アンセルス
アスロック王国の元御用商人。
物流維持のため、西へ東へと奔走していた。
容姿は禿頭にして色黒の、なかなか個性的な外見をしている。
あまり、出す場面は無かったが、余裕のある時に、何らかの不備があると、その禿頭を自らペチン、と叩く。
どういう意図があるのかは謎なのだが、おそらくは音が好きなのだと思われる。
とりあえずは実は変な人である。
アスロック王国が4本目の魔塔出現により、物資の面で窮地になったことから、聖騎士セニアの支援により、物資を工面できたことがあった。
その結果、聖騎士セニアと通じていると王太子エヴァンズに決めつけられて、処断されかけたところを、幻術士アイシラに救われる。以後はこの恩義によりアイシラの御用商人となる。
なお、この支援自体は、単細胞な女聖騎士のセニアも、当時セニアを保護していた、燃やしたがりのクリフォード第2皇子も思いつくわけはない。あの2人はそんな配慮は出来ない、絶対に。
聖騎士セニアが「アスロック王国が大変なんです、どうしましょう?」からの。
クリフォード第2皇子が「燃やせばいいんだよ」
聖騎士セニアが「何をです?どういうことでしょう」
クリフォード第2皇子が「分かった。
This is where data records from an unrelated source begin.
File: src/hw/rtl/assert_macros.svh
// ----------------------------------------------------------------------------
// assert_macros: shared concurrent assertion macros
// clocked on clk, disabled while rst_n is low
// ----------------------------------------------------------------------------
`ifndef ASSERT_MACROS_SVH
`define ASSERT_MACROS_SVH

// property holds at every clock edge out of reset
`define QEC_ASSERT(label, prop, msg) \
    label: assert property (@(posedge clk) disable iff (!rst_n) (prop)) \
        else $error(msg);

// condition implies a property at the next clock edge
`define QEC_ASSERT_NEXT(label, pre, post, msg) \
    label: assert property (@(posedge clk) disable iff (!rst_n) (pre) |=> (post)) \
        else $error(msg);

`endif

File: src/hw/rtl/qec_pkg.sv
`timescale 1ns / 1ps
// ----------------------------------------------------------------------------
// qec_pkg
// shared widths, pipeline record types and helper functions for the
// quaternion to euler and curvature pipeline
// ----------------------------------------------------------------------------
package qec_pkg;

    localparam int CORDIC_STAGES_DEF = 16;
    localparam int ANG_LEN           = 32;

    localparam int VW        = 37;   // cordic x/y width
    localparam int ZW        = 34;   // cordic angle width, 2^31 = pi
    localparam int SW        = 30;   // clamped pitch argument
    localparam int SQ_STEPS  = 29;
    localparam int NW        = 2 * SQ_STEPS;
    localparam int RW        = 32;
    localparam int RTW       = SQ_STEPS;
    localparam int DIV_STEPS = 28;
    localparam int DW        = DIV_STEPS;
    localparam int DSW       = 16;
    localparam int AW        = 16;   // output angle width
    localparam int CW        = 24;   // curvature width

    localparam logic signed [ZW-1:0] ZPI = 34'sd2147483648;

    typedef struct packed {
        logic signed [VW-1:0] x;
        logic signed [VW-1:0] y;
        logic signed [ZW-1:0] z;
        logic                 zf;
    } cvec_t;

    typedef struct packed {
        logic [NW-1:0]        n;
        logic [RW-1:0]        rem;
        logic [RTW-1:0]       root;
        logic signed [SW-1:0] s;
    } sqrt_t;

    typedef struct packed {
        logic [DW-1:0]  dvd;
        logic [DSW-1:0] rem;
        logic [DW-1:0]  quo;
        logic [DSW-1:0] dsr;
        logic           neg;
        logic           zf;
    } div_t;

    function automatic logic signed [ZW-1:0] atan_tab(input int i);
        logic signed [ZW-1:0] r;
        begin
            unique case (i)
                0:  r = 34'sd536870912;
                1:  r = 34'sd316933406;
                2:  r = 34'sd167458907;
                3:  r = 34'sd85004756;
                4:  r = 34'sd42667331;
                5:  r = 34'sd21354465;
                6:  r = 34'sd10680862;
                7:  r = 34'sd5340245;
                8:  r = 34'sd2670163;
                9:  r = 34'sd1335087;
                10: r = 34'sd667544;
                11: r = 34'sd333772;
                12: r = 34'sd166886;
                13: r = 34'sd83443;
                14: r = 34'sd41722;
                15: r = 34'sd20861;
                16: r = 34'sd10430;
                17: r = 34'sd5215;
                18: r = 34'sd2608;
                19: r = 34'sd1304;
                20: r = 34'sd652;
                21: r = 34'sd326;
                22: r = 34'sd163;
                23: r = 34'sd81;
                24: r = 34'sd41;
                25: r = 34'sd20;
                26: r = 34'sd10;
                27: r = 34'sd5;
                28: r = 34'sd3;
                29: r = 34'sd1;
                30: r = 34'sd1;
                default: r = '0;
            endcase
            return r;
        end
    endfunction

    // fold left half plane into right half plane, start angle +-pi
    function automatic cvec_t cordic_pre(input logic signed [VW-1:0] ny,
                                         input logic signed [VW-1:0] dx);
        cvec_t v;
        begin
            v.zf = (ny == '0) && (dx == '0);
            v.x  = dx;
            v.y  = ny;
            v.z  = '0;
            if (dx < 0)
            begin
                v.x = -dx;
                v.y = -ny;
                v.z = (ny >= 0) ? ZPI : -ZPI;
            end
            return v;
        end
    endfunction

    // round to 16-bit fraction of pi with saturation
    function automatic logic signed [AW-1:0] angle_out(input logic signed [ZW-1:0] a,
                                                       input logic zf);
        logic signed [ZW:0]    t;
        logic signed [ZW-16:0] r;
        logic signed [AW-1:0]  o;
        begin
            t = (ZW+1)'(a) + (ZW+1)'(32768);
            r = t[ZW:16];
            if (zf)
                o = '0;
            else if (r > (ZW-15)'(32767))
                o = 16'sd32767;
            else if (r < -(ZW-15)'(32768))
                o = -16'sd32768;
            else
                o = AW'(r);
            return o;
        end
    endfunction

endpackage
兄さんに相談してみよう」
などといったやり取りから、第1皇子シオンに相談した結果、出てきたアイディアである。
更に尚、この時はシオンとクリフォードは皇太子の座を巡って政争中である。この異母兄弟はなぜかクリフォードが困るとシオンに相談するし、シオンも相談されると助けるのである。ちょっと余人には理解出来ない、兄弟仲なのであった。
本編の最後にては、幻術士アイシラの最後を目撃し、ヒュドラドレイクの分体であるマクイーン公爵の本性をシェルダンに伝える重要な役割を果たした。そしてアイシラの遺族を国外へ逃がしている。
次の続編では(書く日がくれば)彼は場面設定上、再登場させざるを得ない。